Cinemas must 'drastically improve' or lose audiences, says Christopher Nolan - interfacesketch
http://www.theguardian.com/film/2015/oct/09/cinemas-must-drastically-improve-or-lose-audiences-says-christopher-nolan
======
interfacesketch
I agree with some things in this article and disagree with others.

First, digital has opened up opportunities for hundreds if not thousands of
film makers (whether they are amateurs or aspiring professionals). Now,
filming in all its myriad forms is within reach of so many people - that's
prety amazing and largely down to digital.

However, digital is only now beginning to catch-up with the high resolution
possible with physical film. For example, 70mm film is over 50 years old and
yet, if you've ever seen it projected on a giant screen (in letterbox format,
not imax) you'll know it can show enormous, stunning images. I don't know if
4K digital can match 70mm film resolution, but I'm glad to see digital
resolution increasing.

For me, going to the cinema has always been about seeing a film on the big
screen. But plenty of cinemas don't have big screens. In fact, many
multiplexes show their less popular movies on smaller screens. I always find
it disappointing to walk into an auditorium with a small screen: you're paying
the same price as those watching a film on a bigger screen in another
auditorium, but you're getting a poorer experience.

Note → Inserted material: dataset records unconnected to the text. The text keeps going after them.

<file path="config.mk">
export PLATFORM = sky130hd
export DESIGN_NAME = pmc_ctrl_regs
export DESIGN_NICKNAME = d
export VERILOG_FILES = /design/src/design/pmc_field_reg.v /design/src/design/pmc_ctrl_regs.v
export VERILOG_INCLUDE_DIRS = /design/src /design/src/inc
export SDC_FILE = /design/constraint.sdc
export NUM_CORES = 1
export LEC_CHECK = 0
export ABC_AREA = 1
export BUFFER_PORTS_ARGS = -buffer_cell sky130_fd_sc_hd__buf_2
export CORE_MARGIN = 2
export CORE_UTILIZATION = 35
export CTS_BUF_LIST = sky130_fd_sc_hd__clkbuf_8
export DETAILED_ROUTE_END_ITERATION = 10
export PLACE_DENSITY_LB_ADDON = 0.1
export SYNTH_ARGS = -nofsm -noshare
export SYNTH_HDL_FRONTEND = slang
export SYNTH_SLANG_ARGS = --single-unit
</file>
<file path="constraint.sdc">
create_clock -name CLK_SYS_IN -period 1.2 [get_ports CLK_SYS_IN]
set_input_delay 0.24 -clock CLK_SYS_IN [delete_from_list [all_inputs] [get_ports CLK_SYS_IN]]
set_output_delay 0.24 -clock CLK_SYS_IN [all_outputs]
set_load 0.02 [all_outputs]
</file>
<file path="src/inc/pmc_map.vh">
// register map constants for the modulator control register bank
`ifndef PMC_MAP_VH
`define PMC_MAP_VH
`define PMC_ADDR_W 7
`define PMC_DATA_W 16
`define PMC_OFF_MOD_Q 7'h33
`define PMC_OFF_DET_PUMP 7'h40
`define PMC_OFF_DITHER_A 7'h42
`define PMC_OFF_DITHER_SEED 7'h43
`define PMC_OFF_OSC_BAND 7'h45
`define PMC_OFF_OSC_TUNE 7'h49
`define PMC_RST_MOD_Q 16'h0000
`define PMC_RST_DET_PUMP 16'h0010
`define PMC_RST_DITHER_A 16'h000E
`define PMC_RST_DITHER_SEED 16'h0000
`define PMC_RST_OSC_BAND 16'h0000
`define PMC_RST_OSC_TUNE 16'h16BD
`define PMC_MASK_MOD_Q 16'h00FF
`define PMC_MASK_DET_PUMP 16'h007F
`define PMC_MASK_DITHER_A 16'h000F
`define PMC_MASK_DITHER_SEED 16'hFFFF
`define PMC_MASK_OSC_BAND 16'h03FF
`define PMC_MASK_OSC_TUNE 16'h3FFF
`define PMC_PUMP_NORMAL 3'h4
`define PMC_PUMP_TRISTATE 3'h3
`endif

</file>
<file path="src/design/pmc_field_reg.v">
// one masked read/write control register with reset value
`timescale 1ns/10ps
module pmc_field_reg #(
  parameter WIDTH = 16,
  parameter [WIDTH-1:0] RESET_VALUE = {WIDTH{1'b0}},
  parameter [WIDTH-1:0] WRITE_MASK = {WIDTH{1'b1}}
) (
  input wire clk_in,
  input wire rst_n_in,
  input wire wr_en_in,
  input wire [WIDTH-1:0] wr_data_in,
  output reg [WIDTH-1:0] value_out
);
  // unlisted bits stay zero and ignore writes
  always @(posedge clk_in) begin
    if (!rst_n_in) begin
      value_out <= RESET_VALUE & WRITE_MASK;
    end else if (wr_en_in) begin
      value_out <= wr_data_in & WRITE_MASK;
    end
  end
endmodule // pmc_field_reg

</file>
<file path="src/design/pmc_ctrl_regs.v">
// control register bank for detector, pump, dither and oscillator band
// What this block does
// - q carrier null: sign-magnitude 8 bits, 5 uA steps
// - detector pump register at 0x40, reset 0x0010
// - pump override 3 bits, reset normal 100
// - two edge select bits choose detector edges
// - antibacklash delay 2 bits, default zero delay
// - dither register 0x42, reset 0x000E, three fields
// - dither seed word 0x43, 16 bits, reset zero
// - tune source 2 bits, 00 is calibration
// - band source selects calibration or manual band
// - oscillator band register 0x45 resets to zero
`timescale 1ns/10ps
`include "pmc_map.vh"
module pmc_ctrl_regs (
  input wire CLK_SYS_IN,
  input wire RST_N_IN,
  input wire WR_EN_IN,
  input wire [`PMC_ADDR_W-1:0] ADDR_IN,
  input wire [`PMC_DATA_W-1:0] WR_DATA_IN,
  output reg [`PMC_DATA_W-1:0] RD_DATA_OUT,
  output reg RD_HIT_OUT,
  input wire [6:0] CAL_BAND_IN,
  output reg [7:0] Q_CARRIER_NULL_OFFSET_OUT,
  output reg Q_NULL_NEGATIVE_OUT,
  output reg [6:0] Q_NULL_MAGNITUDE_OUT,
  output reg [1:0] ANTIBACKLASH_DELAY_OUT,
  output reg [2:0] PUMP_OVERRIDE_OUT,
  output reg PUMP_UP_OUT,
  output reg PUMP_DOWN_OUT,
  output reg PUMP_TRISTATE_OUT,
  output reg DIVIDER_RISING_OUT,
  output reg REFERENCE_RISING_OUT,
  output reg DITHER_ON_OUT,
  output reg [1:0] DITHER_MAGNITUDE_OUT,
  output reg DITHER_SEED_BIT_OUT,
  output reg [15:0] DITHER_SEED_OUT,
  output reg [1:0] TUNE_SOURCE_OUT,
  output reg TUNE_FROM_CAL_OUT,
  output reg BAND_SOURCE_OUT,
  output reg [6:0] OSC_BAND_OUT,
  output reg [4:0] TUNING_SET_HIGH_OUT,
  output reg [8:0] TUNING_SET_LOW_OUT
);
  // ==========================================================
  // register storage
  wire [`PMC_DATA_W-1:0] mod_q;
  wire [`PMC_DATA_W-1:0] det_pump;
  wire [`PMC_DATA_W-1:0] dither_a;
  wire [`PMC_DATA_W-1:0] dither_seed_word;
  wire [`PMC_DATA_W-1:0] osc_band;
  wire [`PMC_DATA_W-1:0] osc_tune;
  reg [6:0] cal_band_meta;
  reg [6:0] cal_band_sync;

  pmc_field_reg #(.WIDTH(`PMC_DATA_W), .RESET_VALUE(`PMC_RST_MOD_Q),
    .WRITE_MASK(`PMC_MASK_MOD_Q)) u_mod_q (
    .clk_in(CLK_SYS_IN), .rst_n_in(RST_N_IN),
    .wr_en_in(WR_EN_IN && ADDR_IN == `PMC_OFF_MOD_Q),
    .wr_data_in(WR_DATA_IN), .value_out(mod_q));
  pmc_field_reg #(.WIDTH(`PMC_DATA_W), .RESET_VALUE(`PMC_RST_DET_PUMP),
    .WRITE_MASK(`PMC_MASK_DET_PUMP)) u_det_pump (
    .clk_in(CLK_SYS_IN), .rst_n_in(RST_N_IN),
    .wr_en_in(WR_EN_IN && ADDR_IN == `PMC_OFF_DET_PUMP),
    .wr_data_in(WR_DATA_IN), .value_out(det_pump));
  pmc_field_reg #(.WIDTH(`PMC_DATA_W), .RESET_VALUE(`PMC_RST_DITHER_A),
    .WRITE_MASK(`PMC_MASK_DITHER_A)) u_dither_a (
    .clk_in(CLK_SYS_IN), .rst_n_in(RST_N_IN),
    .wr_en_in(WR_EN_IN && ADDR_IN == `PMC_OFF_DITHER_A),
    .wr_data_in(WR_DATA_IN), .value_out(dither_a));
  pmc_field_reg #(.WIDTH(`PMC_DATA_W), .RESET_VALUE(`PMC_RST_DITHER_SEED),
    .WRITE_MASK(`PMC_MASK_DITHER_SEED)) u_dither_seed (
    .clk_in(CLK_SYS_IN), .rst_n_in(RST_N_IN),
    .wr_en_in(WR_EN_IN && ADDR_IN == `PMC_OFF_DITHER_SEED),
    .wr_data_in(WR_DATA_IN), .value_out(dither_seed_word));
  pmc_field_reg #(.WIDTH(`PMC_DATA_W), .RESET_VALUE(`PMC_RST_OSC_BAND),
    .WRITE_MASK(`PMC_MASK_OSC_BAND)) u_osc_band (
    .clk_in(CLK_SYS_IN), .rst_n_in(RST_N_IN),
    .wr_en_in(WR_EN_IN && ADDR_IN == `PMC_OFF_OSC_BAND),
    .wr_data_in(WR_DATA_IN), .value_out(osc_band));
  pmc_field_reg #(.WIDTH(`PMC_DATA_W), .RESET_VALUE(`PMC_RST_OSC_TUNE),
    .WRITE_MASK(`PMC_MASK_OSC_TUNE)) u_osc_tune (
    .clk_in(CLK_SYS_IN), .rst_n_in(RST_N_IN),
    .wr_en_in(WR_EN_IN && ADDR_IN == `PMC_OFF_OSC_TUNE),
    .wr_data_in(WR_DATA_IN), .value_out(osc_tune));

  // ==========================================================
  // calibration band from analog side, two-stage synchroniser
  always @(posedge CLK_SYS_IN) begin
    if (!RST_N_IN) begin
      cal_band_meta <= 7'h00;
      cal_band_sync <= 7'h00;
    end else begin
      cal_band_meta <= CAL_BAND_IN;
      cal_band_sync <= cal_band_meta;
    end
  end

  // ==========================================================
  // readback, registered, unmapped reads zero
  reg [`PMC_DATA_W-1:0] next_rd_data;
  reg next_rd_hit;
  always @* begin
    next_rd_hit = 1'b1;
    case (ADDR_IN)
      `PMC_OFF_MOD_Q: next_rd_data = mod_q;
      `PMC_OFF_DET_PUMP: next_rd_data = det_pump;
      `PMC_OFF_DITHER_A: next_rd_data = dither_a;
      `PMC_OFF_DITHER_SEED: next_rd_data = dither_seed_word;
      `PMC_OFF_OSC_BAND: next_rd_data = osc_band;
      `PMC_OFF_OSC_TUNE: next_rd_data = osc_tune;
      default: begin
        next_rd_data = 16'h0000;
        next_rd_hit = 1'b0;
      end
    endcase
  end

  // ==========================================================
  // decoded field outputs, registered
  always @(posedge CLK_SYS_IN) begin
    if (!RST_N_IN) begin
      RD_DATA_OUT <= 16'h0000;
      RD_HIT_OUT <= 1'b0;
      Q_CARRIER_NULL_OFFSET_OUT <= 8'h00;
      Q_NULL_NEGATIVE_OUT <= 1'b0;
      Q_NULL_MAGNITUDE_OUT <= 7'h00;
      ANTIBACKLASH_DELAY_OUT <= 2'h0;
      PUMP_OVERRIDE_OUT <= `PMC_PUMP_NORMAL;
      PUMP_UP_OUT <= 1'b0;
      PUMP_DOWN_OUT <= 1'b0;
      PUMP_TRISTATE_OUT <= 1'b0;
      DIVIDER_RISING_OUT <= 1'b0;
      REFERENCE_RISING_OUT <= 1'b0;
      DITHER_ON_OUT <= 1'b1;
      DITHER_MAGNITUDE_OUT <= 2'h3;
      DITHER_SEED_BIT_OUT <= 1'b0;
      DITHER_SEED_OUT <= 16'h0000;
      TUNE_SOURCE_OUT <= 2'h0;
      TUNE_FROM_CAL_OUT <= 1'b1;
      BAND_SOURCE_OUT <= 1'b0;
      OSC_BAND_OUT <= 7'h00;
      TUNING_SET_HIGH_OUT <= 5'h0B;
      TUNING_SET_LOW_OUT <= 9'h0BD;
    end else begin
      RD_DATA_OUT <= next_rd_data;
      RD_HIT_OUT <= next_rd_hit;
      Q_CARRIER_NULL_OFFSET_OUT <= mod_q[7:0];
      // top-bit-only code is zero offset, not negative zero
      Q_NULL_NEGATIVE_OUT <= mod_q[7] && (mod_q[6:0] != 7'h00);
      Q_NULL_MAGNITUDE_OUT <= mod_q[6:0];
      ANTIBACKLASH_DELAY_OUT <= det_pump[6:5];
      PUMP_OVERRIDE_OUT <= det_pump[4:2];
      case (det_pump[4:2])
        3'h0: begin
          PUMP_UP_OUT <= 1'b1;
          PUMP_DOWN_OUT <= 1'b1;
          PUMP_TRISTATE_OUT <= 1'b0;
        end
        3'h1: begin
          PUMP_UP_OUT <= 1'b0;
          PUMP_DOWN_OUT <= 1'b1;
          PUMP_TRISTATE_OUT <= 1'b0;
        end
        3'h2: begin
          PUMP_UP_OUT <= 1'b1;
          PUMP_DOWN_OUT <= 1'b0;
          PUMP_TRISTATE_OUT <= 1'b0;
        end
        `PMC_PUMP_TRISTATE: begin
          PUMP_UP_OUT <= 1'b0;
          PUMP_DOWN_OUT <= 1'b0;
          PUMP_TRISTATE_OUT <= 1'b1;
        end
        default: begin
          // detector-driven: no forcing
          PUMP_UP_OUT <= 1'b0;
          PUMP_DOWN_OUT <= 1'b0;
          PUMP_TRISTATE_OUT <= 1'b0;
        end
      endcase
      DIVIDER_RISING_OUT <= det_pump[1];
      REFERENCE_RISING_OUT <= det_pump[0];
      DITHER_ON_OUT <= dither_a[3];
      DITHER_MAGNITUDE_OUT <= dither_a[2:1];
      DITHER_SEED_BIT_OUT <= dither_a[0];
      DITHER_SEED_OUT <= dither_seed_word;
      TUNE_SOURCE_OUT <= osc_band[9:8];
      TUNE_FROM_CAL_OUT <= (osc_band[9:8] == 2'h0);
      BAND_SOURCE_OUT <= osc_band[7];
      OSC_BAND_OUT <= osc_band[7] ? osc_band[6:0] : cal_band_sync;
      TUNING_SET_HIGH_OUT <= osc_tune[13:9];
      TUNING_SET_LOW_OUT <= osc_tune[8:0];
    end
  end
endmodule // pmc_ctrl_regs

</file>
==> key figures <==
Global route
  – Pin count of the biggest net entering global routing: 36
  – Total track usage: about 18%
  – First-pass GRT wire length: between 20,000 and 25,000 um
  – Initial antenna violation count: 1
  – Global route overflow: 0
  – Vias in the first global route: ~4,200

STA
  – Top achievable clock speed: approximately 840 MHz
  – Worst-Margin Slew: ~350 ps
  – Max transition margin: roughly 77%
  – Period utilization: a little over nine tenths
  – Clk_skew: between 10 and 15 ps
  – Setup tns final: 0 ps
  – Final Critical Period: roughly 1200 ps
  – RSZ-0062 raised after global routing: true
  – Setup Viol. Count Final: 0
  – Fin. max-slew vios: 0
  – Hold Slack: between 40 and 50 ps
  – Final Hold Viols: 0

Logic synthesis
  – Yosys cell types: 29
  – Synth Cell Area: 5470 um2
  – Syn_area_per_cell: between 8 and 9 um2
  – Post-synthesis sequential area ratio: 56.3%
  – Synth Instances: 670
  – Post-synthesis register bit count: 154
  – Syn. warnings: 0
  – Syn Nets: between 700 and 800

Setup path
  – Worst reg2reg setup slack: between 200 and 300 ps
  – Crit path max-delay family: flip-flops
  – CP endpoint kind: output port
  – Critical Path AT: 940 ps
  – Worst EP required: around 960 ps
  – Reg2reg end: Q_NULL_NEGATIVE_OUT
  – Worst setup SP type: register
  – Worst Path Max Fanout: 1
  – CP max stage delay: 360 ps
  – Cell Chain, Critical Path: buf_6
  – Critical R2R Launch: u_mod_q.value_out[0]
  – Buf+Inv Stages, Crit Path: 1
  – Reg2Reg Depth: 2
  – Critical path class: reg -> out
  – Crit-path slowest cell: dfxtp_2

Layout
  – Layout cells sized above 1: 31.7%
  – Final core occ: 48.0%
  – Most frequent cells in the layout: nand2_1 (171), dfxtp_1 (118), inv_1 (87)
  – Area growth from synthesis to layout: 33.8%
  – Final Cell Area: 7320 um2
  – Fill count: 1,529
  – Most common cell after layout, fill and taps aside: nand2_1
  – Nets: between 800 and 900

Min path
  – Hold crit path type: in -> reg
  – Hold Crit Endpoint: u_osc_tune.value_out[10]
  – Min-Delay Path Depth: 3
  – Worst hold start: WR_DATA_IN[10]

Power
  – Pwr Density: roughly 1300 nW/um2
  – Pleak: 3.54 nW
  – Peak supply drop: about 760 uV

Detailed routing
  – Detailed Route Iter0 Violations: 266
  – DR vias/cell: between 4 and 5
  – Antenna Nets Post-Route: 0
  – Vias: 4,631
  – Residual DRC count: 0
  – Pre-antenna DRT Iters: 6
  – Avg WL per Cell: ~14 um
  – WL final: 14,300 um

CTS
  – Num CTS Buffers: 17
  – CTS tree: done
  – Worst-path clk slew: roughly 90 ps
  – Later-pin clock latency in the skew report: roughly 460 ps
  – Postcts setup bufs: 0
  – CTS max path bufs: 2
  – Clock Root Buffer: clkbuf_8
  – # clock sinks: about 150
  – H-tree levels: 4

Die
  – Die area: 16,700 um2
  – Core ar.: about 15,000 um2
  – Cell Rows: 45
  – Io pins: 121
  – Die Wd: between 100 and 150 um
  – Starting Density: a little over a third
  – Die height: around 130 um

Outcome
  – Status: finished, final reports clean

Place
  – Hpwl dp: 10,300 um
  – Area post-placement: roughly 6500 um2
  – GPL Wtd Cong: between 0.8 and 0.9
  – Buffers on Ports: 120

Run
  – Max-cap check violation count: 0
==> report_power, final <==
part	switching, mW	internal (mW)
sequential	0.0151	5.15
combinational	0.281	0.169
clock	1.98	1.82
total	2.27	7.14
==> what timing repair did <==
action	CTS	global route
resized for setup	50	98
hold buffers	7	0
endpoints found under the hold margin	7	0
setup endpoints to repair	32	67
==> layout make-up <==
cell class,count,area (um2),share of cell area [%]
Clock inverter,12,114,1.55
Antenna cell,1,2.50,0.0342
Clock buffer,20,275,3.76
Sequential cell,154,3130,42.7
Inverter,88,330,4.51
Tap cell,211,264,3.60
Timing Repair Buffer,167,1370,18.7
Multi-Input combinational cell,393,1840,25.1
==> kinds of logic after synthesis <==
kind of cell	share of synthesized area, %
DFF	56.3
AOI/OAI and AO/OA	9.33
buffers and inverters	10.1
and+or+nand+nor	24.3
==> flip-flops by register name, indices dropped and copies added, names as in the netlist, 8 cells and up <==
| register | flops |
|---|---|
| TUNING_SET_LOW_OUT | 9 |
| DITHER_SEED_OUT | 16 |
| u_osc_tune.value_out | 14 |
| u_mod_q.value_out | 8 |
| Q_CARRIER_NULL_OFFSET_OUT | 8 |
| u_dither_seed.value_out | 16 |
| u_osc_band.value_out | 10 |
| RD_DATA_OUT | 16 |
==> per-stage QoR <==
stage | setup WS, ps | instances | power [mW]
2_1_floorplan | 44.9 | 670 | 5.48
3_3_place_gp | -303 | 1006 | 5.70
3_5_place_dp | -306 | 1006 | 5.70
4_1_cts | -16.1 | 1045 | 9.53
5_1_grt | -30.8 | 1045 | 9.79
6_report | 15.3 | 1046 | 9.41
==> how the worst max path moves through the flow <==
stage	depth (start not counted)	end	slack, ps	start
after global placement	10	RD_DATA_OUT[2]	-300	ADDR_IN[4]
after global routing	1	Q_NULL_MAGNITUDE_OUT[6]	-30	Q_CARRIER_NULL_OFFSET_OUT[6]
after CTS	1	Q_CARRIER_NULL_OFFSET_OUT[5]	-20	Q_CARRIER_NULL_OFFSET_OUT[5]
final	1	RD_DATA_OUT[6]	20	RD_DATA_OUT[6]
after floorplan	7	u_dither_seed.value_out[13]	40	ADDR_IN[3]
after detailed placement	10	RD_DATA_OUT[2]	-310	ADDR_IN[4]
==> cells in the mapped netlist <==
cell type / number / area share [%]
nand2_1: 171 / 12
a21oi_2: 3 / 0.48
or2_2: 8 / 0.91
inv_1: 86 / 5.9
a21oi_1: 56 / 5.1
buf_4: 9 / 1.2
nor2_4: 5 / 1.0
nor2_8: 1 / 0.37
nand3_2: 1 / 0.18
inv_2: 2 / 0.14
o21ai_0: 33 / 3.0
nand2_4: 4 / 0.82
nor3_1: 2 / 0.18
nor4_1: 1 / 0.11
nor3_4: 1 / 0.30
nor2_2: 5 / 0.57
buf_1: 2 / 0.14
buf_6: 7 / 1.4
o211ai_2: 1 / 0.23
buf_2: 2 / 0.18
nand3_1: 47 / 4.3
o211ai_1: 2 / 0.27
dfxtp_1: 154 / 56
clkbuf_1: 15 / 1.0
o22ai_1: 1 / 0.11
nand2_2: 6 / 0.69
o21ai_1: 1 / 0.091
nor2_1: 43 / 2.9
nand3b_1: 1 / 0.14
==> worst min-delay path, stage by stage <==
cell	delay [ps]
buf_2	90
a21oi_1	60
o21ai_0	70
==> per-layer routing <==
metal  global-route usage [%]  up-vias  routed length [um]
li1                         -     2375                   -
met1                     24.2     2110                6920
met2                     27.0      130                6470
met3                     4.71       16                 722
met4                     6.14        0                 215
met5                        0        -                   0
Power figures use the tool's default switching activity.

If you look at the history of cinema-going, you can see there was a great deal
of "showmanship" that's completely gone today. For example, how many cinemas
have curtains? There's a simple pleasure in seeing the lights go down in the
auditorium and the curtains drawing back. I can remember a time when a lot of
cinemas would show pre-film trailers or shorts on a smaller-sized screen. Then
the curtains would close - there would be a pause - and then they would open
again to reveal the screen having grown to full ginormous size. Simple, but
awesome!

------
PebblesHD
I don't think moving back to actual film is whats required to save this
industry. For years they've treated customers with contempt, with obscenely
expensive tickets, even more expensive food, ridiculous policies regarding
bringing in your own, over-crowded theatres, uncomfortable seats and at the
end a mediocre viewing experience. For them to truly recover they will need a
complete change of tactics regarding what they offer customers, starting with
a better in-theatre experience.

------
mtgx
Film may be more artsy, but that's not going to save cinemas in the age of
everyone having a VR headset and making their own "cinemas" at home.